• [What this task involves]: Among the entries below, find the lines with the word "other" and return them.

====== Records shown

==> config.mk <==
export PLATFORM = sky130hd
export DESIGN_NAME = fractional_half_period_synth
export DESIGN_NICKNAME = d
export VERILOG_FILES = /design/src/rtl/core/fhps_pkg.sv /design/src/rtl/core/fhps_ctrl.sv /design/src/rtl/core/fhps_datapath.sv /design/src/rtl/core/fractional_half_period_synth.sv
export SDC_FILE = /design/constraint.sdc
export NUM_CORES = 1
export LEC_CHECK = 0
export ABC_CLOCK_PERIOD_IN_PS = 13600
export BUFFER_PORTS_ARGS = -buffer_cell sky130_fd_sc_hd__buf_2
export CORE_ASPECT_RATIO = 1.1
export CORE_UTILIZATION = 30
export DETAILED_ROUTE_END_ITERATION = 16
export GPL_TIMING_DRIVEN = 0
export MAX_ROUTING_LAYER = met4
export PLACE_DENSITY_LB_ADDON = 0.25
export SETUP_SLACK_MARGIN = 0.1
export SLEW_MARGIN = 20
export SYNTH_ARGS = -nofsm -noshare
export SYNTH_HDL_FRONTEND = slang
export SYNTH_HIERARCHICAL = 1
export SYNTH_SLANG_ARGS = --single-unit
==> constraint.sdc <==
create_clock -name clk -period 13.6 [get_ports clk]
set_clock_uncertainty 0.2 [all_clocks]
set_input_delay 1.36 -clock clk [delete_from_list [all_inputs] [get_ports clk]]
set_output_delay 1.36 -clock clk [all_outputs]
set_load 0.01 [all_outputs]
==> src/rtl/core/fhps_pkg.sv <==
// Shared types and constants for the fractional half-period synthesiser.
`timescale 1ns / 1ps

package fhps_pkg;

  localparam int FRAC_BITS = 24;

  // Field and register widths.
  localparam int CLK_W = 29;
  localparam int DLY_W = 4;
  localparam int HZ_W  = 26;
  localparam int MHZ_W = 11;
  localparam int CNT_OUT_W = 8;
  localparam int ST_W  = 2;
  localparam int ADDR_W = 1;

  // Divider widths: clk_hz * 1000 fits 39 bits, the denominator 38 bits when positive.
  localparam int NUM_W = 39;
  localparam int DEN_W = 40;
  localparam int REM_W = 38;
  localparam int Q_W   = 31;
  localparam int DIV_W = NUM_W + FRAC_BITS;
  localparam int STEP_W = $clog2(DIV_W);

  localparam logic [CLK_W-1:0] CLK_HZ_RST = CLK_W'(125000000);
  localparam logic [DLY_W-1:0] DELAY_RST  = DLY_W'(4);

  // Register indexes.
  localparam logic [ADDR_W-1:0] REG_CLK_HZ = 1'b0;
  localparam logic [ADDR_W-1:0] REG_DELAY  = 1'b1;

  // Status codes.
  localparam logic [ST_W-1:0] ST_OK     = 2'd0;
  localparam logic [ST_W-1:0] ST_REJECT = 2'd1;
  localparam logic [ST_W-1:0] ST_SAT    = 2'd2;

  typedef enum logic [1:0] {
    S_IDLE,
    S_DIV,
    S_FIN
  } state_t;

  typedef struct packed {
    logic tick;    // tick word accepted this cycle
    logic start;   // set word accepted: load numerator and denominator
    logic step;    // one restoring division step
    logic finish;  // round, commit and post the set result
  } cmd_t;

  typedef struct packed {
    logic out_free;  // output register empty or being taken
  } stat_t;

endpackage

==> src/rtl/core/fhps_ctrl.sv <==
// Sequencer for the fractional half-period synthesiser.
`timescale 1ns / 1ps

module fhps_ctrl (
  input  logic                 clk,
  input  logic                 rst_n,
  input  logic                 in_tvalid,
  input  logic                 req_type,
  input  fhps_pkg::stat_t      stat,
  output logic                 in_tready,
  output fhps_pkg::cmd_t       cmd
);

  fhps_pkg::state_t                 state_r, state_nxt;
  logic [fhps_pkg::STEP_W-1:0]      cnt_r, cnt_nxt;
  logic                             accept;

  always_ff @(posedge clk) begin
    if (!rst_n) begin
      state_r <= fhps_pkg::S_IDLE;
      cnt_r   <= '0;
    end else begin
      state_r <= state_nxt;
      cnt_r   <= cnt_nxt;
    end
  end

  always_comb begin
    state_nxt = state_r;
    cnt_nxt   = cnt_r;
    cmd       = '0;
    in_tready = 1'b0;
    accept    = 1'b0;
    unique case (state_r)
      fhps_pkg::S_IDLE: begin
        in_tready  = stat.out_free;
        accept     = in_tvalid && stat.out_free;
        cmd.tick   = accept && !req_type;
        cmd.start  = accept && req_type;
        if (accept && req_type) begin
          state_nxt = fhps_pkg::S_DIV;
          cnt_nxt   = fhps_pkg::STEP_W'(fhps_pkg::DIV_W - 1);
        end
      end
      fhps_pkg::S_DIV: begin
        cmd.step = 1'b1;
        if (cnt_r == '0) begin
          state_nxt = fhps_pkg::S_FIN;
        end else begin
          cnt_nxt = cnt_r - 1'b1;
        end
      end
      fhps_pkg::S_FIN: begin
        if (stat.out_free) begin
          cmd.finish = 1'b1;
          state_nxt  = fhps_pkg::S_IDLE;
        end
      end
      default: begin
        state_nxt = fhps_pkg::S_IDLE;
      end
    endcase
  end

endmodule

==> src/rtl/core/fhps_datapath.sv <==
// Datapath: config registers, period state, tick arithmetic, serial divider, output word.
`timescale 1ns / 1ps

module fhps_datapath (
  input  logic                               clk,
  input  logic                               rst_n,
  input  logic                               cfg_we,
  input  logic [fhps_pkg::ADDR_W-1:0]        cfg_addr,
  input  logic [fhps_pkg::CLK_W-1:0]         cfg_wdata,
  input  logic [fhps_pkg::HZ_W-1:0]          freq_hz,
  input  logic signed [fhps_pkg::MHZ_W-1:0]  freq_millihz,
  input  fhps_pkg::cmd_t                     cmd,
  output fhps_pkg::stat_t                    stat,
  input  logic                               out_tready,
  output logic                               out_tvalid,
  output logic [fhps_pkg::CNT_OUT_W-1:0]     half_period_count,
  output logic [fhps_pkg::ST_W-1:0]          status
);

  localparam int F = fhps_pkg::FRAC_BITS;

  logic [fhps_pkg::CLK_W-1:0]      clk_hz_r;
  logic [fhps_pkg::DLY_W-1:0]      delay_r;
  logic [31:0]                     period_r, period_nxt;
  logic [31:0]                     err_r, err_nxt;

  logic [fhps_pkg::DIV_W-1:0]      num_r, num_nxt;
  logic [fhps_pkg::DEN_W-1:0]      den_r, den_nxt;
  logic [fhps_pkg::REM_W-1:0]      rem_r, rem_nxt;
  logic [fhps_pkg::Q_W-1:0]        q_r, q_nxt;
  logic                            ovf_r, ovf_nxt;

  logic                            ov_r, ov_nxt;
  logic [fhps_pkg::CNT_OUT_W-1:0]  cnt_out_r, cnt_out_nxt;
  logic [fhps_pkg::ST_W-1:0]       st_out_r, st_out_nxt;

  logic [31:0]                     diff, wc;
  logic [fhps_pkg::NUM_W-1:0]      num_val;
  logic [fhps_pkg::REM_W:0]        trial;
  logic [fhps_pkg::REM_W:0]        den_ext;
  logic                            den_pos, round_up, reject;
  logic [31:0]                     q_rnd;

  // Config registers.
  always_ff @(posedge clk) begin
    if (!rst_n) begin
      clk_hz_r <= fhps_pkg::CLK_HZ_RST;
      delay_r  <= fhps_pkg::DELAY_RST;
    end else if (cfg_we) begin
      if (cfg_addr == fhps_pkg::REG_CLK_HZ) begin
        clk_hz_r <= cfg_wdata;
      end else if (cfg_addr == fhps_pkg::REG_DELAY) begin
        delay_r <= cfg_wdata[fhps_pkg::DLY_W-1:0];
      end
    end
  end

  // Tick: whole cycles from period less carried error; error keeps the fraction.
  assign diff = period_r - err_r;
  assign wc   = diff >> F;

  // Set: operands, then one quotient bit per step.
  assign num_val = fhps_pkg::NUM_W'(clk_hz_r) * fhps_pkg::NUM_W'(1000);
  assign den_ext = {1'b0, den_r[fhps_pkg::REM_W-1:0]};
  assign trial   = {rem_r, num_r[fhps_pkg::DIV_W-1]};
  assign den_pos = !den_r[fhps_pkg::DEN_W-1] && (den_r != '0);
  assign round_up = ({rem_r, 1'b0} >= den_ext);
  assign q_rnd    = 32'(q_r) + 32'(round_up);
  assign reject   = !den_pos || ovf_r || q_rnd[31];

  always_comb begin
    period_nxt = period_r;
    err_nxt    = err_r;
    num_nxt    = num_r;
    den_nxt    = den_r;
    rem_nxt    = rem_r;
    q_nxt      = q_r;
    ovf_nxt    = ovf_r;

    if (cmd.tick) begin
      err_nxt = err_r + (wc << F) - period_r;
    end
    if (cmd.start) begin
      num_nxt = {num_val, {F{1'b0}}};
      den_nxt = fhps_pkg::DEN_W'(freq_hz) * fhps_pkg::DEN_W'(2000)
              + {{(fhps_pkg::DEN_W-fhps_pkg::MHZ_W-1){freq_millihz[fhps_pkg::MHZ_W-1]}},
                 freq_millihz, 1'b0};
      rem_nxt = '0;
      q_nxt   = '0;
      ovf_nxt = 1'b0;
    end
    if (cmd.step) begin
      num_nxt = {num_r[fhps_pkg::DIV_W-2:0], 1'b0};
      ovf_nxt = ovf_r | q_r[fhps_pkg::Q_W-1];
      if (trial >= den_ext) begin
        rem_nxt = fhps_pkg::REM_W'(trial - den_ext);
        q_nxt   = {q_r[fhps_pkg::Q_W-2:0], 1'b1};
      end else begin
        rem_nxt = trial[fhps_pkg::REM_W-1:0];
        q_nxt   = {q_r[fhps_pkg::Q_W-2:0], 1'b0};
      end
    end
    if (cmd.finish && !reject) begin
      period_nxt = q_rnd - (32'(delay_r) << F);
    end
  end

  // Output word register.
  always_comb begin
    ov_nxt      = ov_r && !out_tready;
    cnt_out_nxt = cnt_out_r;
    st_out_nxt  = st_out_r;
    if (cmd.tick) begin
      ov_nxt = 1'b1;
      if (wc > 32'd255) begin
        cnt_out_nxt = '1;
        st_out_nxt  = fhps_pkg::ST_SAT;
      end else begin
        cnt_out_nxt = wc[fhps_pkg::CNT_OUT_W-1:0];
        st_out_nxt  = fhps_pkg::ST_OK;
      end
    end else if (cmd.finish) begin
      ov_nxt      = 1'b1;
      cnt_out_nxt = '0;
      st_out_nxt  = reject ? fhps_pkg::ST_REJECT : fhps_pkg::ST_OK;
    end
  end

  always_ff @(posedge clk) begin
    if (!rst_n) begin
      period_r <= '0;
      err_r    <= '0;
      ov_r     <= 1'b0;
    end else begin
      period_r <= period_nxt;
      err_r    <= err_nxt;
      ov_r     <= ov_nxt;
    end
  end

  always_ff @(posedge clk) begin
    num_r     <= num_nxt;
    den_r     <= den_nxt;
    rem_r     <= rem_nxt;
    q_r       <= q_nxt;
    ovf_r     <= ovf_nxt;
    cnt_out_r <= cnt_out_nxt;
    st_out_r  <= st_out_nxt;
  end

  assign stat.out_free     = !ov_r || out_tready;
  assign out_tvalid        = ov_r;
  assign half_period_count = cnt_out_r;
  assign status            = st_out_r;

endmodule

==> src/rtl/core/fractional_half_period_synth.sv <==
// Top level of the fractional half-period synthesiser.
`timescale 1ns / 1ps
//
//  channel | dir | handshake        | word
//  --------+-----+------------------+-----------------------------------------------
//  in_     | in  | tvalid/tready    | tuser: req_type; tdata: freq_hz, freq_millihz
//  out_    | out | tvalid/tready    | tdata: half_period_count, status
//  cfg_    | in  | we (no wait)     | addr 0 clk_hz, addr 1 delay_cycles
//
//  A tick word is worked out in the accept cycle and lands in the output register,
//  so ticks go through at one word per cycle while the output is taken.
//  A set word goes through S_DIV and then S_FIN: the bit-serial restoring divider yields one
//  quotient bit per cycle over the 39 + FRAC_BITS numerator bits, then rounds.
//  in_tready drops while a set word is in the divider or the output word is stalled.
//  Reset (rst_n low, synchronous) clears period, error and the output valid flag and
//  loads clk_hz = 125 MHz, delay_cycles = 4.

module fractional_half_period_synth (
  input  logic                           clk,
  input  logic                           rst_n,
  input  logic                           in_tvalid,
  output logic                           in_tready,
  input  logic                           in_tuser,   // [0] req_type
  input  logic [39:0]                    in_tdata,   // [25:0] freq_hz, [36:26] freq_millihz
  output logic                           out_tvalid,
  input  logic                           out_tready,
  output logic [15:0]                    out_tdata,  // [7:0] half_period_count, [9:8] status
  input  logic                           cfg_we,
  input  logic [fhps_pkg::ADDR_W-1:0]    cfg_addr,
  input  logic [fhps_pkg::CLK_W-1:0]     cfg_wdata
);

  fhps_pkg::cmd_t                      cmd;
  fhps_pkg::stat_t                     stat;
  logic [fhps_pkg::CNT_OUT_W-1:0]      half_period_count;
  logic [fhps_pkg::ST_W-1:0]           status;

  fhps_ctrl u_ctrl (
    .clk       (clk),
    .rst_n     (rst_n),
    .in_tvalid (in_tvalid),
    .req_type  (in_tuser),
    .stat      (stat),
    .in_tready (in_tready),
    .cmd       (cmd)
  );

  fhps_datapath u_dp (
    .clk               (clk),
    .rst_n             (rst_n),
    .cfg_we            (cfg_we),
    .cfg_addr          (cfg_addr),
    .cfg_wdata         (cfg_wdata),
    .freq_hz           (in_tdata[25:0]),
    .freq_millihz      ($signed(in_tdata[36:26])),
    .cmd               (cmd),
    .stat              (stat),
    .out_tready        (out_tready),
    .out_tvalid        (out_tvalid),
    .half_period_count (half_period_count),
    .status            (status)
  );

  assign out_tdata = {6'b0, status, half_period_count};

  // A stalled output word must hold back new input.
  a_stall_blocks_input: assert property (@(posedge clk) disable iff (!rst_n)
    (out_tvalid && !out_tready) |-> !in_tready)
    else $error("input accepted while output word stalled");

  // A tick word shows up at the output on the next cycle.
  a_tick_to_out: assert property (@(posedge clk) disable iff (!rst_n)
    (in_tvalid && in_tready && !in_tuser) |=> out_tvalid)
    else $error("tick word produced no output");

  // A set word occupies the divider: no new word the cycle after.
  a_set_busy: assert property (@(posedge clk) disable iff (!rst_n)
    (in_tvalid && in_tready && in_tuser) |=> !in_tready)
    else $error("input accepted during divide");

endmodule

# Word level (Yosys, flattened, before mapping)
# Index checks and enable logic that the tools add are counted.
[word_totals] regBits=262 out_inout_bits=18 elab_cells=92
[classes] n_addsub=8 multipliers=2 magnitude_cmp=3 eq_ne=6 muxes=31 n_bitwise=2 n_reduce_logical=25
[ops] operator="$mux W63" count=2
[ops] operator="$mux W38" count=3
[ops] operator="$ge A39 B38 Y1" count=2
[ops] operator="$sub A32 B32 Y32" count=2
[ops] operator="$mux W31" count=2
[ops] operator="$reduce_bool A40 Y1" count=1
[ops] operator="$add A38 B12 Y39" count=1
[ops] operator="$sub A38 B38 Y38" count=1
[ops] operator="$mul A29 B7 Y36 const B" count=1
[ops] operator="$mul A26 B7 Y33 const B" count=1
[ops] operator="$add A31 B1 Y32" count=1
[ops] operator="$add A32 B32 Y32" count=1
[ops] operator="$sub A32 B28 Y32" count=1
[ops] operator="$mux W8" count=3
[ops] operator="$mux W2" count=7
[ops] operator="$mux W6" count=2
[ops] operator="$pmux W6 S2" count=1
[ops] operator="$mux W1" count=10
[ops] operator="$gt A8 B8 Y1 const B" count=1
[ops] operator="$logic_and A1 B1 Y1" count=6
[ops] operator="$logic_not A1 Y1" count=6
[ops] operator="$logic_not A6 Y1" count=1
[ops] operator="$ne A2 B1 Y1 const B" count=3
[ops] operator="$pmux W2 S3" count=1
[ops] operator="other kinds (11)" count=17

# Logic depth before layout (Yosys ltp)
[depth] word_depth=8 depth_mapped=29

# Modules after synthesis
# The synthesis kept the hierarchy.
[modules_own_cells] mod="fhps_datapath" n_inst=1 cells_each=2668 area_each_um2=25565.8
[modules_own_cells] mod="fhps_ctrl" n_inst=1 cells_each=50 area_each_um2=493.0
[modules_own_cells] mod="fractional_half_period_synth" n_inst=1 cells_each=7 area_each_um2=48.8

# Least setup slack after synthesis
# No wires, ideal clock.
[synth_timing] path_kind="input -> register" start="input port in_tdata[5]" end="register u_dp/den_r[38] in the netlist's numbering (data pin)" setup_time_ps=266 arrival_ps=7184 setup_slack_ps=5950 cell_stages=23 n_path_buf=0 path_cell_list="inv_1 fa_1 fa_1 fa_1 fa_1 inv_1 ha_1 a21o_1 a21o_1 a211o_1 a2111oi_0 nor3_1 a211o_1 a21oi_1 xnor2_1 ha_1 a21oi_1 or3b_2 a21oi_1 nor2_1 a21oi_1 o221ai_1 xor2_1"
[synth_between] elab_chain_len=2
[synth_lines] item="start: declaration" line_no="fractional_half_period_synth.sv:24" source="input logic [39:0] in_tdata,"
[synth_lines] item="$mul A26 B7 Y33" line_no="fhps_datapath.sv:85" source="den_nxt = fhps_pkg::DEN_W'(freq_hz) * fhps_pkg::DEN_W'(2000)"
[synth_lines] item="$add A38 B12 Y39" line_no="fhps_datapath.sv:86" source="+ {{(fhps_pkg::DEN_W-fhps_pkg::MHZ_W-1){freq_millihz[fhps_pkg::MHZ_W-1]}},"
[synth_lines] item="end signal: assignment" line_no="fhps_datapath.sv:143" source="den_r <= den_nxt;"
[synth_lines] item="end: declaration" line_no="fhps_datapath.sv:28" source="logic [fhps_pkg::DEN_W-1:0] den_r, den_nxt;"
# No other way between the ends.
# A chain may end at the register's enable or synchronous reset.

# Worst setup path in the final report
[layout_timing] start="input port in_tdata[1]" end="register u_dp/den_r[38] in the netlist's numbering (data pin)"
# The elaborated chain is that of the path after synthesis.

==> impl_metrics.ini <==
[outcome]
status = complete, no violations

[placement]
gp_congestion = 0.8324
pre_cts_slack_ns = 4.966
dp.cells = 3965
post-dp-hpwl_um = 49030
io_buffers = 82

[setup_path]
cp.required_ns = 13.64
slowest_delay_ns = 0.58
r2r_setup_slack_ns = 7.33
reg2reg_depth = 28
path_delay_family = adder cells
r2r-end = u_dp/period_r[30]
path_buf_inv = 3
arrival_ns = 8.05
path_cells = buf_2 -> inv_1 -> fa_1 -> fa_1 -> fa_1 -> fa_1 -> inv_1 -> ha_1 -> o21a_1 -> a21o_1 -> a211o_1 -> a2111oi_0 -> nor3_1 -> a211o_1 -> a21oi_1 -> xnor2_1 -> ha_1 -> a21oi_1 -> or3b_2 -> a21oi_1 -> nor2_1 -> a21oi_1 -> o221ai_1 -> xor2_1
cp_max_fo = 5
critPathKind = input pin to flip-flop
startpoint_type = input pin
crit_path_end_kind = flip-flop
slowest_stage = fa_1
regToRegStartpoint = u_dp/den_r[1]

[pwr]
power_density_nw_per_um2 = 274.1
ir_drop_uv = 128.4
p_sw_mw = 3.701
p_leak_nw = 12.79
seq_power_share_pct = 16.7
clkPwrFrac_pct = 11.4
switching_share_pct = 46.28
pwr-share-comb_pct = 72.0
internal-power_mw = 4.296

[detailed_routing]
via_count = 18962
ant_nets = 0
dr.pass1.iters = 5
vias_per_cell = 4.708
wl_per_cell_um = 15.06
drtIter0Drc = 777
drt-total-wl_um = 60660
drc = 0

[global_routing]
grt_util_all_layers_pct = 14.32
grt_pass1_wl_um = 101000
grt_overflow = 0
grt_max_degree = 40
first_global_vias = 19558
antenna_found_initial = 4

[timing]
max_slew_margin_pct = 34.76
finalHoldViolations = 0
fmax_mhz = 124.8
finalMaxSlewViolations = 0
timing.hold.ws_ns = 0.2689
post-route-min-period_ns = 8.013
worst_pin_slew_ns = 0.9785
setup_viol = 0
min_period_over_period_pct = 58.92
fin_ws_ns = 5.587
rsz0062_at_grt = false
fin_setup_tns_ns = 0

[cells_and_area]
multi_input_area_sq_um = 17920
fillers = 9033
area_growth_pct = 11.73
nets = 3461
seqCellArea_sq_um = 6716
drive_above_1_share_pct = 6.296
layoutNonFillerInstCount = 4028

[synth]
synth_edf_count = 153
yosysTopAreaCellShare_pct = 17.60
postSynth.asyncResetShare_pct = 0
synthAdderAreaFrac_pct = 31.66
ys_ff_latch = 259
netlist_area_sq_um = 26110
yosysTopAreaCell = edfxtp_1
yosys_warnings = 6
synthDistinctLibCells = 82
muxShareOfSynthArea_pct = 1.711
synth_top_cells_by_area = edfxtp_1 (18%), fa_1 (16%), ha_1 (15%)
synth_top_family_by_area = adder cells
synth-main-ff-cell = edfxtp_1
seq_area_frac_synth_pct = 25.73
synthesis.instances = 2725
yosys.area_share.simple_pct = 13.17
synthXorXnorAreaFrac_pct = 6.173
synth_compound_area_share_pct = 15.82
avgSynthCellArea_sq_um = 9.581

[floorplan]
start_util_pct = 30.27
num_rows = 113
dieArea_sq_um = 88210
die_h_um = 311.4
core_area_sq_um = 86250
die_x_um = 283.3
num_io_pins = 94

[worst_hold_path]
worstHoldPathCells = 2
worstHoldPathType = flip-flop to flip-flop
min_to = u_dp/delay_r[1]
hold_path.startpoint = u_dp/delay_r[1]

[cts]
cts_setup_buffers = 0
clk_transition_reported_paths_ns = 0.05
cts_tree = done
ctsLongestPathBuffers = 3
clockRootBuffer = clkbuf_16
clock-sinks = 259
cts_hold_buf = 0
ctsHtreeMaxLevel = 2
ctsResizeCount = 0
clkLatencyLatePin_ns = 0.55
cts_buffers = 34

[run]
drv_cap = 0
## how the worst max path moves through the flow
stage,startpoint,end,slack [ns],cells after the start
2_1_floorplan,in_tdata[5],u_dp/den_r[38],5.95,23
3_3_place_gp,in_tdata[1],u_dp/den_r[38],4.99,24
3_5_place_dp,in_tdata[1],u_dp/den_r[38],4.97,24
4_1_cts,in_tdata[1],u_dp/den_r[38],5.55,24
5_1_grt,in_tdata[1],u_dp/den_r[38],5.07,24
6_report,in_tdata[1],u_dp/den_r[38],5.59,24
## Yosys cell counts (17+ instances only)
library cell	number
a211oi_1	17
a21boi_0	28
a21o_1	83
a21oi_1	167
a31oi_1	19
and2_1	45
clkbuf_1	56
dfxtp_1	106
edfxtp_1	153
fa_1	211
ha_1	323
inv_1	307
mux2i_1	39
nand2_1	215
nand2b_1	30
nand3_1	70
nand4_1	32
nor2_1	143
nor2b_1	54
nor3_1	26
o211a_1	31
o21a_1	32
o21ai_0	96
o21ai_1	26
o21bai_1	25
xnor2_1	115
xor2_1	69
## registers in the layout, indices dropped and copies added, names as in the netlist
name	cells
u_ctrl/cnt_r	6
u_ctrl/state_r	2
u_dp/clk_hz_r	29
u_dp/delay_r	4
u_dp/den_r	38
u_dp/err_r	32
u_dp/half_period_count	8
u_dp/num_r	36
u_dp/out_tvalid	1
u_dp/ovf_r	1
u_dp/period_r	32
u_dp/q_r	31
u_dp/rem_r	38
u_dp/status	1
## final cells by class
class	instances	share of cell area (%)
diodes	3	0.02574
plain buffers	78	1.171
inverters	307	3.950
well taps	1150	4.933
clock buffers	44	3.187
multi-input cells	2086	61.44
flip-flops and latches	259	23.02
repair buffers	85	1.638
clock inverters	16	0.6305
## worst register-to-register path: cells and delay by family, from the launching register on
family / cells / cell delay [ns]
AND/OR/NAND/NOR: 8 / 1.37
buffers and inverters: 1 / 0.05
XOR/XNOR: 2 / 0.34
flip-flops: 1 / 0.43
multiplexers: 1 / 0.09
adder cells (fa/ha/maj): 6 / 1.66
AO/OA/AOI/OAI: 10 / 2.05
## cell families after synthesis
family,after synthesis
AOI/OAI and AO/OA,622
other,2
and+or+nand+nor,695
muxes,44
adders and majority gates,534
DFF,259
xor gates and xnor gates,184
buffers and inverters,385
## through the flow
stage	utilization (%)	power, mW	instance area (sq um)
CTS	33.81	8.087	29160
global route	33.82	8.862	29170
finish	33.82	7.997	29170
detailed placement	32.52	7.114	28050
global placement	32.44	7.116	27980
floorplan	-	5.904	26130
## power groups by stage
stage          combinational (mW)  clock, mW  sequential (mW)
6_report                     5.76      0.910             1.33
3_5_place_dp                 5.76          0             1.35
4_1_cts                      5.80      0.946             1.34
5_1_grt                      6.54      0.968             1.36
2_1_floorplan                4.60          0             1.30
3_3_place_gp                 5.76          0             1.35
## routing by layer
layer	GRT usage [%]	wire [um]	up-vias
li1	-	-	9712
met1	18.42	28760	8965
met2	23.91	29030	211
met3	1.611	1645	74
met4	3.587	1223	0
met5	-	0	-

============

• [Exercise answer]:
[ops] operator="other kinds (11)" count=17
# No other way between the ends.
other,2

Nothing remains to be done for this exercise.